[Collected data]
******************************

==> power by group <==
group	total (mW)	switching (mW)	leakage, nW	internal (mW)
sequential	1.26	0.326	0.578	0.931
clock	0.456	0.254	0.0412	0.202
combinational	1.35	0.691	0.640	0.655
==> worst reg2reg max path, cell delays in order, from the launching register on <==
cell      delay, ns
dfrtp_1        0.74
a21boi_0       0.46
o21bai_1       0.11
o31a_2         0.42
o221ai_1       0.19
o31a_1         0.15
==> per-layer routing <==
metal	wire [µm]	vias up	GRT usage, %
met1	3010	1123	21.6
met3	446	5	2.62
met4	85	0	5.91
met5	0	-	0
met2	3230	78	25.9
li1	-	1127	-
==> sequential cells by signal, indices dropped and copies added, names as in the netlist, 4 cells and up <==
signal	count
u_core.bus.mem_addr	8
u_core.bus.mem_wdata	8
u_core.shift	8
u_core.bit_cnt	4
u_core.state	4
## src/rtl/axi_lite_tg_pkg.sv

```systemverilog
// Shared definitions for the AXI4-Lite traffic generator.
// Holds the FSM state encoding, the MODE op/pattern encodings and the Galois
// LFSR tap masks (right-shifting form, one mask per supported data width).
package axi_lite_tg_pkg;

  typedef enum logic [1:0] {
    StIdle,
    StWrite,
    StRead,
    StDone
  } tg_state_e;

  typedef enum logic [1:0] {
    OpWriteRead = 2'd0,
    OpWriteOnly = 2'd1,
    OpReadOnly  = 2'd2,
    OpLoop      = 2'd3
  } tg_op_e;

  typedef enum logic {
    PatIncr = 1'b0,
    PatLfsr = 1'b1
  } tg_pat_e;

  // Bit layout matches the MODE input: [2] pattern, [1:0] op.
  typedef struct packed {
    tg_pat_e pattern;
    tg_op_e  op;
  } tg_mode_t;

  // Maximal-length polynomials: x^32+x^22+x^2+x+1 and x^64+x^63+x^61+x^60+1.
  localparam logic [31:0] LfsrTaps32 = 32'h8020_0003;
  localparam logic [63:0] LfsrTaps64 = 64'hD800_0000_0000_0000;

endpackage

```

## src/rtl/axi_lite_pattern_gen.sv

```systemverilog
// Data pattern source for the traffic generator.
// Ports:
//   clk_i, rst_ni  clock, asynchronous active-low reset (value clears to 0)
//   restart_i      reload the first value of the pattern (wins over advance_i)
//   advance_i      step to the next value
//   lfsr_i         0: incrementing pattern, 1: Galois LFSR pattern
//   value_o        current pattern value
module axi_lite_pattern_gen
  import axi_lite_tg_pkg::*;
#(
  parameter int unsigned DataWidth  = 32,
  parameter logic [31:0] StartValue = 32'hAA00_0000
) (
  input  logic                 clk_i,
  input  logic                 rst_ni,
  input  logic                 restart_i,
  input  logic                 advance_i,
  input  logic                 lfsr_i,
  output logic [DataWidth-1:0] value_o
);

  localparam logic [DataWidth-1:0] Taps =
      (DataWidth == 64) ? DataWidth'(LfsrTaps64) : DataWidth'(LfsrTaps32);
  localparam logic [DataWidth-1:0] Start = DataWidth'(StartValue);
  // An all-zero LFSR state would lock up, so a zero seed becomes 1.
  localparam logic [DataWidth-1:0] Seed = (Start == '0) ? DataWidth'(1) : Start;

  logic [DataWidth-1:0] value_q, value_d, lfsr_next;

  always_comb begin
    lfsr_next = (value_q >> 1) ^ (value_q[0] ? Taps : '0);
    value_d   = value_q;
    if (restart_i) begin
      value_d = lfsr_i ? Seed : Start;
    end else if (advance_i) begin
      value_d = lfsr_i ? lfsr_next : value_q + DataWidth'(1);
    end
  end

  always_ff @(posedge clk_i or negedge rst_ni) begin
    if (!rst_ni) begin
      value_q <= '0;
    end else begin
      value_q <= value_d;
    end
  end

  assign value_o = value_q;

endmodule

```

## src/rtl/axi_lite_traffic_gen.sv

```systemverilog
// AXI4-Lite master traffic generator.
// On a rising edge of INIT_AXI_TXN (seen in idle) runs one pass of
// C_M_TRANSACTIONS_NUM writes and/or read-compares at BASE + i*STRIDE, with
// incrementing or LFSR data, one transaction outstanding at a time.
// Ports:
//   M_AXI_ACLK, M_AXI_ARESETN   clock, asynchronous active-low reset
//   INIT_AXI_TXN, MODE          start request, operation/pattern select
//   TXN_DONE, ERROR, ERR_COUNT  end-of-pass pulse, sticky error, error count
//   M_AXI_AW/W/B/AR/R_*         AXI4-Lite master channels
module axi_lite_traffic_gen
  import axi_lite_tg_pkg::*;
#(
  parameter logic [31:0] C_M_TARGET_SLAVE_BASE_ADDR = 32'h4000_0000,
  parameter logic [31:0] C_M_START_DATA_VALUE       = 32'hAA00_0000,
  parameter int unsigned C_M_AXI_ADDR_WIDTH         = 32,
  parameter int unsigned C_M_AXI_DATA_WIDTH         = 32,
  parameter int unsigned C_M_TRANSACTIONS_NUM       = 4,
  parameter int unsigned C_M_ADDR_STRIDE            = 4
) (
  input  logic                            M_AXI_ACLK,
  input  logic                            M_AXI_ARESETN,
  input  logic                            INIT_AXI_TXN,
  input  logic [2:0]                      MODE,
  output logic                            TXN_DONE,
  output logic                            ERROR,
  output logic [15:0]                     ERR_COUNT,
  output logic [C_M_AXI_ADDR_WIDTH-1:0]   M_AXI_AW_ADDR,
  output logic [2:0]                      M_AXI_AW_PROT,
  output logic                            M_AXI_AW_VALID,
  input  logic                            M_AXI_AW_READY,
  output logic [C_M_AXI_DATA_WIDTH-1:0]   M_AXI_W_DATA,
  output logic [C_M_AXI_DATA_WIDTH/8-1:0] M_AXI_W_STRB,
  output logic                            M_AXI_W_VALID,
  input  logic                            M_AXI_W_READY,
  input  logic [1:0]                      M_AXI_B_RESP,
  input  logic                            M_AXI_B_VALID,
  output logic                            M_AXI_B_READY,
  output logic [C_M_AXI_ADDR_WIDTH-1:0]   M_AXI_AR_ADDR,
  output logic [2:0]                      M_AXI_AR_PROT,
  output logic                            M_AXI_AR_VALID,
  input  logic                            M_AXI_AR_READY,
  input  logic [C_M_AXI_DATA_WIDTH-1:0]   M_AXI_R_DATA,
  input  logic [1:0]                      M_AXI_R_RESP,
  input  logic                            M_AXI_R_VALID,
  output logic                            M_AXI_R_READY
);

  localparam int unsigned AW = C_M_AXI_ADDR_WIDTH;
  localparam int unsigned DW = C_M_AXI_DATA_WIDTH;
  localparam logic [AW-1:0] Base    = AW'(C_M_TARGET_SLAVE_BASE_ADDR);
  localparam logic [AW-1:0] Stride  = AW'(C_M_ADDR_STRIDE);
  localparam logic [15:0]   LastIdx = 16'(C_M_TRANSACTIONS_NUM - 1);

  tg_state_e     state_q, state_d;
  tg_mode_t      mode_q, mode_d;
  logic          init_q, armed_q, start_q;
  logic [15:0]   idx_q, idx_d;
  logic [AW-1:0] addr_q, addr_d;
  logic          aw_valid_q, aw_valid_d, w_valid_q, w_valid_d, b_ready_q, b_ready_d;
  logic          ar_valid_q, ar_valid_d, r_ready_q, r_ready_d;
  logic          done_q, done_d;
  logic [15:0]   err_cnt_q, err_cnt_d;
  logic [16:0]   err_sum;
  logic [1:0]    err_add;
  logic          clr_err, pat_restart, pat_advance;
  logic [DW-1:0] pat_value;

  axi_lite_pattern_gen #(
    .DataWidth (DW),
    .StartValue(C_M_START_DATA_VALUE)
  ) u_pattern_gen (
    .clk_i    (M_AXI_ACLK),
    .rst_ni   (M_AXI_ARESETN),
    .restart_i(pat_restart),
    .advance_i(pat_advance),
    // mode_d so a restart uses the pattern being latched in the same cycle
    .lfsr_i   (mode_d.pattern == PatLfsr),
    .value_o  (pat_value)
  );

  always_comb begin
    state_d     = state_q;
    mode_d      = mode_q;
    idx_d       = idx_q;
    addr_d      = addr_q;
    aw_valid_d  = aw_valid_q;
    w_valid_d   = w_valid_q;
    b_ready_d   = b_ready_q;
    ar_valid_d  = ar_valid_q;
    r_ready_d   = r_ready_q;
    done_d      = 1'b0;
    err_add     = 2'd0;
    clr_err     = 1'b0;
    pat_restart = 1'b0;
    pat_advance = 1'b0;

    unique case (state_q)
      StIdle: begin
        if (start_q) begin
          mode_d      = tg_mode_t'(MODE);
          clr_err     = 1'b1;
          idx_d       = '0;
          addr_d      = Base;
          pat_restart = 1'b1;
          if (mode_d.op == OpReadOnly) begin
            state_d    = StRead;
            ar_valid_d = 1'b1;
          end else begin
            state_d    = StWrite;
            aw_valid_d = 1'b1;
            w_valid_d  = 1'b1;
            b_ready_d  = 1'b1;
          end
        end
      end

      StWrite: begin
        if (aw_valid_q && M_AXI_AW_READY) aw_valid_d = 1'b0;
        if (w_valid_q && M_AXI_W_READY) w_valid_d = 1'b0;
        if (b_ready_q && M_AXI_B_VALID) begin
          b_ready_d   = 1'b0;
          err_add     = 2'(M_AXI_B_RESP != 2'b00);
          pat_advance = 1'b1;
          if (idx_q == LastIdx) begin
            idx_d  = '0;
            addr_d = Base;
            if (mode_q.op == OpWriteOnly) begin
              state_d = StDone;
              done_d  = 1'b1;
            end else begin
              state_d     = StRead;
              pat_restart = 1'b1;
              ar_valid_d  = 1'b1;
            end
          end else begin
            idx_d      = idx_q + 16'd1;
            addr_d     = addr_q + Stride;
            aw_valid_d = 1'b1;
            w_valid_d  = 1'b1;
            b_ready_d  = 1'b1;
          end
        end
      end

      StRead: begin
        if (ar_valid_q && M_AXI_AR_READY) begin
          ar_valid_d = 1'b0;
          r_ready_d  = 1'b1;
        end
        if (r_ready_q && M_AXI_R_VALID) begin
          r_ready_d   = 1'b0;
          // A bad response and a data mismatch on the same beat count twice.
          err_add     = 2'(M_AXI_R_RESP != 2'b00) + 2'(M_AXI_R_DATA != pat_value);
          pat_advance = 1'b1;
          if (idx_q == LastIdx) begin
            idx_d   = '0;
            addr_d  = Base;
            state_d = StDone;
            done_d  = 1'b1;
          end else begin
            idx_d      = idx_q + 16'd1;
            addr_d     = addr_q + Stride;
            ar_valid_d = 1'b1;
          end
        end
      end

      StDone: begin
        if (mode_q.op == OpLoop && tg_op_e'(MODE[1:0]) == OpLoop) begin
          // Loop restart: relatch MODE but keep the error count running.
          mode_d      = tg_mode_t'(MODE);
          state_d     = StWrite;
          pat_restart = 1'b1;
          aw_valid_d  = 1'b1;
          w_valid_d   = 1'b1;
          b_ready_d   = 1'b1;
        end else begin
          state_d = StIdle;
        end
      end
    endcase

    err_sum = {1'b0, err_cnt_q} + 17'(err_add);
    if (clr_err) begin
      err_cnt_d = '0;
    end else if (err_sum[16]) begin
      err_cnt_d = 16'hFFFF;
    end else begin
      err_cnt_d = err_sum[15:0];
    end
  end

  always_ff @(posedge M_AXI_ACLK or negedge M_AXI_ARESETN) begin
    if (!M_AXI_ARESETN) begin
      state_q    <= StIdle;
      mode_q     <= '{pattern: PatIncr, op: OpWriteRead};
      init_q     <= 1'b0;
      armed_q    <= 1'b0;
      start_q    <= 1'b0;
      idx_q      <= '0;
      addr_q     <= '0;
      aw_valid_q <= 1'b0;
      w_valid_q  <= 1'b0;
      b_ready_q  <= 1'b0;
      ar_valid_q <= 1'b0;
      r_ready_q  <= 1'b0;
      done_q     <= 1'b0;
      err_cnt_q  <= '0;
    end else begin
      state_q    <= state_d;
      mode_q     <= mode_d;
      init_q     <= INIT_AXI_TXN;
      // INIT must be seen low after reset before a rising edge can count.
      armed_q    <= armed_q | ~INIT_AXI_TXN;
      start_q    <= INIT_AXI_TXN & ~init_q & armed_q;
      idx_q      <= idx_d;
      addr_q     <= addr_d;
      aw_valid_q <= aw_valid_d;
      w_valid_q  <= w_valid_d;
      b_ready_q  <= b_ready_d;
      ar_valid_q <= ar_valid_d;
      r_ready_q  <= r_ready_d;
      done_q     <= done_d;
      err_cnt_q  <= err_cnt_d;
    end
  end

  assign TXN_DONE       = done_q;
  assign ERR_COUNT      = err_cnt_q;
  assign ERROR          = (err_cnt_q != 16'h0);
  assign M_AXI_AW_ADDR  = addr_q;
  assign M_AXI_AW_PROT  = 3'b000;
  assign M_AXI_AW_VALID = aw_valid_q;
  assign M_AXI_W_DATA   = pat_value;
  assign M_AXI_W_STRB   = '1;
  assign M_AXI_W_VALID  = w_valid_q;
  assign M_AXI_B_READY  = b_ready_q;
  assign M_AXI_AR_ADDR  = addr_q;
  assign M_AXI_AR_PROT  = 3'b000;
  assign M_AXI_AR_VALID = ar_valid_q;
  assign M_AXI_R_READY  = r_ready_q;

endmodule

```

******************************

■ Exercise ■
Each line of the entries that holds "negedge" should be counted, and only the total given.

■ Task answer ■
2